Exercise:
Write out exactly the lines from the first line of the records below through the line that contains "localparam logic [4:0] OP_NOT", and stop there.

+++ The data +++

--- src/rtl/control_unit.sv ---
// Moore sequencer for the datapath: fetch T0-T2, per-opcode execute steps T3-T7,
// with an optional WAIT state that stretches memory reads by MEM_WAIT cycles.
module control_unit #(
    parameter int MEM_WAIT = 0
) (
    input  logic       Clock,
    input  logic       Clear,
    input  logic [31:0] IR,
    input  logic       CON_FF,
    output logic       PCout, ZLowout, ZHighout, MDRout, HIout, LOout, InPortout, BAout, Cout,
    output logic       PC_enable, IncPC, MAR_enable, MDR_enable, MDR_read, IR_enable, Y_enable,
    output logic       ZLowIn, ZHighIn, HI_enable, LO_enable, CON_enable, OutPort_enable, RAM_write,
    output logic       Gra, Grb, Grc, R_in, R_out,
    output logic [4:0] ALU_op,
    output logic       Run
);

    typedef enum logic [3:0] {
        S_RST, S_T0, S_T1, S_T2, S_T3, S_T4, S_T5, S_T6, S_T7, S_WAIT, S_HALT
    } state_t;

    localparam logic [4:0] OP_LD   = 5'b00000, OP_LDI  = 5'b00001, OP_ST   = 5'b00010;
    localparam logic [4:0] OP_ADD  = 5'b00011, OP_SUB  = 5'b00100, OP_AND  = 5'b00101;
    localparam logic [4:0] OP_OR   = 5'b00110, OP_SHR  = 5'b00111, OP_SHRA = 5'b01000;
    localparam logic [4:0] OP_SHL  = 5'b01001, OP_ROR  = 5'b01010, OP_ROL  = 5'b01011;
    localparam logic [4:0] OP_ADDI = 5'b01100, OP_ANDI = 5'b01101, OP_ORI  = 5'b01110;
    localparam logic [4:0] OP_MUL  = 5'b01111, OP_DIV  = 5'b10000, OP_NEG  = 5'b10001;
    localparam logic [4:0] OP_NOT  = 5'b10010, OP_BR   = 5'b10011, OP_JR   = 5'b10100;
    localparam logic [4:0] OP_IN   = 5'b10110, OP_OUT  = 5'b10111, OP_MFHI = 5'b11000;
    localparam logic [4:0] OP_MFLO = 5'b11001, OP_NOP  = 5'b11010, OP_HALT = 5'b11011;

    // WAIT counts down from MEM_WAIT-1 so its final cycle is the one with cnt == 0.
    localparam logic       HAS_WAIT  = (MEM_WAIT > 0);
    localparam logic [3:0] WAIT_INIT = (MEM_WAIT > 0) ? 4'(MEM_WAIT - 1) : 4'd0;

    state_t     state_q, state_d;
    logic [3:0] wait_cnt_q, wait_cnt_d;
    logic       wait_ld_q, wait_ld_d;
    logic [4:0] opc_s;
    logic       unused_ir_s;

    assign opc_s       = IR[31:27];
    assign unused_ir_s = ^IR[26:0];

    // State, wait counter and WAIT return-target registers.
    always_ff @(posedge Clock or negedge Clear) begin
        if (!Clear) begin
            state_q    <= S_RST;
            wait_cnt_q <= 4'd0;
            wait_ld_q  <= 1'b0;
        end else begin
            state_q    <= state_d;
            wait_cnt_q <= wait_cnt_d;
            wait_ld_q  <= wait_ld_d;
        end
    end

    // Next-state and strobe decode from (state, opcode).
    always_comb begin
        state_d    = state_q;
        wait_cnt_d = wait_cnt_q;
        wait_ld_d  = wait_ld_q;
        {PCout, ZLowout, ZHighout, MDRout, HIout, LOout, InPortout, BAout, Cout} = 9'd0;
        {PC_enable, IncPC, MAR_enable, MDR_enable, MDR_read, IR_enable, Y_enable} = 7'd0;
        {ZLowIn, ZHighIn, HI_enable, LO_enable, CON_enable, OutPort_enable, RAM_write} = 7'd0;
        {Gra, Grb, Grc, R_in, R_out} = 5'd0;
        ALU_op = 5'd0;
        case (state_q)
            S_RST: state_d = S_T0;
            S_T0: begin
                PCout = 1'b1; MAR_enable = 1'b1; IncPC = 1'b1; ZLowIn = 1'b1;
                state_d = S_T1;
            end
            S_T1: begin
                ZLowout = 1'b1; PC_enable = 1'b1; MDR_read = 1'b1;
                if (HAS_WAIT) begin
                    state_d = S_WAIT; wait_cnt_d = WAIT_INIT; wait_ld_d = 1'b0;
                end else begin
                    MDR_enable = 1'b1; state_d = S_T2;
                end
            end
            S_WAIT: begin
                MDR_read = 1'b1;
                if (wait_cnt_q == 4'd0) begin
                    MDR_enable = 1'b1;
                    state_d = wait_ld_q ? S_T7 : S_T2;
                end else begin
                    wait_cnt_d = wait_cnt_q - 4'd1;
                end
            end
            S_T2: begin
                MDRout = 1'b1; IR_enable = 1'b1;
                case (opc_s)
                    OP_HALT: state_d = S_HALT;
                    OP_NOP:  state_d = S_T0;
                    OP_LD, OP_LDI, OP_ST, OP_ADD, OP_SUB, OP_AND, OP_OR, OP_SHR, OP_SHRA,
                    OP_SHL, OP_ROR, OP_ROL, OP_ADDI, OP_ANDI, OP_ORI, OP_MUL, OP_DIV,
                    OP_NEG, OP_NOT, OP_BR, OP_JR, OP_IN, OP_OUT, OP_MFHI, OP_MFLO:
                        state_d = S_T3;
                    default: state_d = S_T0;
                endcase
            end
            S_T3: begin
                state_d = S_T4;
                case (opc_s)
                    OP_ADD, OP_SUB, OP_AND, OP_OR, OP_SHR, OP_SHRA, OP_SHL, OP_ROR, OP_ROL,
                    OP_ADDI, OP_ANDI, OP_ORI: begin Grb = 1'b1; R_out = 1'b1; Y_enable = 1'b1; end
                    OP_MUL, OP_DIV: begin Gra = 1'b1; R_out = 1'b1; Y_enable = 1'b1; end
                    OP_NEG, OP_NOT: begin Grb = 1'b1; R_out = 1'b1; ALU_op = opc_s; ZLowIn = 1'b1; end
                    OP_LD, OP_LDI, OP_ST: begin Grb = 1'b1; BAout = 1'b1; Y_enable = 1'b1; end
                    OP_BR: begin Gra = 1'b1; R_out = 1'b1; CON_enable = 1'b1; end
                    OP_JR: begin Gra = 1'b1; R_out = 1'b1; PC_enable = 1'b1; state_d = S_T0; end
                    OP_IN: begin InPortout = 1'b1; Gra = 1'b1; R_in = 1'b1; state_d = S_T0; end
                    OP_OUT: begin Gra = 1'b1; R_out = 1'b1; OutPort_enable = 1'b1; state_d = S_T0; end
                    OP_MFHI: begin HIout = 1'b1; Gra = 1'b1; R_in = 1'b1; state_d = S_T0; end
                    OP_MFLO: begin LOout = 1'b1; Gra = 1'b1; R_in = 1'b1; state_d = S_T0; end
                    default: state_d = S_T0;
                endcase
            end
            S_T4: begin
                state_d = S_T5;
                case (opc_s)
                    OP_ADD, OP_SUB, OP_AND, OP_OR, OP_SHR, OP_SHRA, OP_SHL, OP_ROR, OP_ROL:
                        begin Grc = 1'b1; R_out = 1'b1; ALU_op = opc_s; ZLowIn = 1'b1; end
                    OP_ADDI, OP_ANDI, OP_ORI: begin Cout = 1'b1; ALU_op = opc_s; ZLowIn = 1'b1; end
                    OP_MUL, OP_DIV: begin
                        Grb = 1'b1; R_out = 1'b1; ALU_op = opc_s; ZHighIn = 1'b1; ZLowIn = 1'b1;
                    end
                    OP_NEG, OP_NOT: begin ZLowout = 1'b1; Gra = 1'b1; R_in = 1'b1; state_d = S_T0; end
                    OP_LD, OP_LDI, OP_ST: begin Cout = 1'b1; ALU_op = OP_ADD; ZLowIn = 1'b1; end
                    OP_BR: begin PCout = 1'b1; Y_enable = 1'b1; end
                    default: state_d = S_T0;
                endcase
            end
            S_T5: begin
                state_d = S_T6;
                case (opc_s)
                    OP_ADD, OP_SUB, OP_AND, OP_OR, OP_SHR, OP_SHRA, OP_SHL, OP_ROR, OP_ROL,
                    OP_ADDI, OP_ANDI, OP_ORI, OP_LDI:
                        begin ZLowout = 1'b1; Gra = 1'b1; R_in = 1'b1; state_d = S_T0; end
                    OP_MUL, OP_DIV: begin ZLowout = 1'b1; LO_enable = 1'b1; end
                    OP_LD, OP_ST: begin ZLowout = 1'b1; MAR_enable = 1'b1; end
                    OP_BR: begin Cout = 1'b1; ALU_op = OP_ADD; ZLowIn = 1'b1; end
                    default: state_d = S_T0;
                endcase
            end
            S_T6: begin
                state_d = S_T0;
                case (opc_s)
                    OP_MUL, OP_DIV: begin ZHighout = 1'b1; HI_enable = 1'b1; end
                    OP_LD: begin
                        MDR_read = 1'b1;
                        if (HAS_WAIT) begin
                            state_d = S_WAIT; wait_cnt_d = WAIT_INIT; wait_ld_d = 1'b1;
                        end else begin
                            MDR_enable = 1'b1; state_d = S_T7;
                        end
                    end
                    OP_ST: begin Gra = 1'b1; R_out = 1'b1; MDR_enable = 1'b1; state_d = S_T7; end
                    OP_BR: begin ZLowout = 1'b1; PC_enable = CON_FF; end
                    default: state_d = S_T0;
                endcase
            end
            S_T7: begin
                state_d = S_T0;
                case (opc_s)
                    OP_LD: begin MDRout = 1'b1; Gra = 1'b1; R_in = 1'b1; end
                    OP_ST: RAM_write = 1'b1;
                    default: state_d = S_T0;
                endcase
            end
            S_HALT: state_d = S_HALT;
            default: state_d = S_RST;
        endcase
        Run = (state_q != S_RST) && (state_q != S_HALT);
    end

endmodule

+++

Written response:
--- src/rtl/control_unit.sv ---
// Moore sequencer for the datapath: fetch T0-T2, per-opcode execute steps T3-T7,
// with an optional WAIT state that stretches memory reads by MEM_WAIT cycles.
module control_unit #(
    parameter int MEM_WAIT = 0
) (
    input  logic       Clock,
    input  logic       Clear,
    input  logic [31:0] IR,
    input  logic       CON_FF,
    output logic       PCout, ZLowout, ZHighout, MDRout, HIout, LOout, InPortout, BAout, Cout,
    output logic       PC_enable, IncPC, MAR_enable, MDR_enable, MDR_read, IR_enable, Y_enable,
    output logic       ZLowIn, ZHighIn, HI_enable, LO_enable, CON_enable, OutPort_enable, RAM_write,
    output logic       Gra, Grb, Grc, R_in, R_out,
    output logic [4:0] ALU_op,
    output logic       Run
);

    typedef enum logic [3:0] {
        S_RST, S_T0, S_T1, S_T2, S_T3, S_T4, S_T5, S_T6, S_T7, S_WAIT, S_HALT
    } state_t;

    localparam logic [4:0] OP_LD   = 5'b00000, OP_LDI  = 5'b00001, OP_ST   = 5'b00010;
    localparam logic [4:0] OP_ADD  = 5'b00011, OP_SUB  = 5'b00100, OP_AND  = 5'b00101;
    localparam logic [4:0] OP_OR   = 5'b00110, OP_SHR  = 5'b00111, OP_SHRA = 5'b01000;
    localparam logic [4:0] OP_SHL  = 5'b01001, OP_ROR  = 5'b01010, OP_ROL  = 5'b01011;
    localparam logic [4:0] OP_ADDI = 5'b01100, OP_ANDI = 5'b01101, OP_ORI  = 5'b01110;
    localparam logic [4:0] OP_MUL  = 5'b01111, OP_DIV  = 5'b10000, OP_NEG  = 5'b10001;
    localparam logic [4:0] OP_NOT  = 5'b10010, OP_BR   = 5'b10011, OP_JR   = 5'b10100;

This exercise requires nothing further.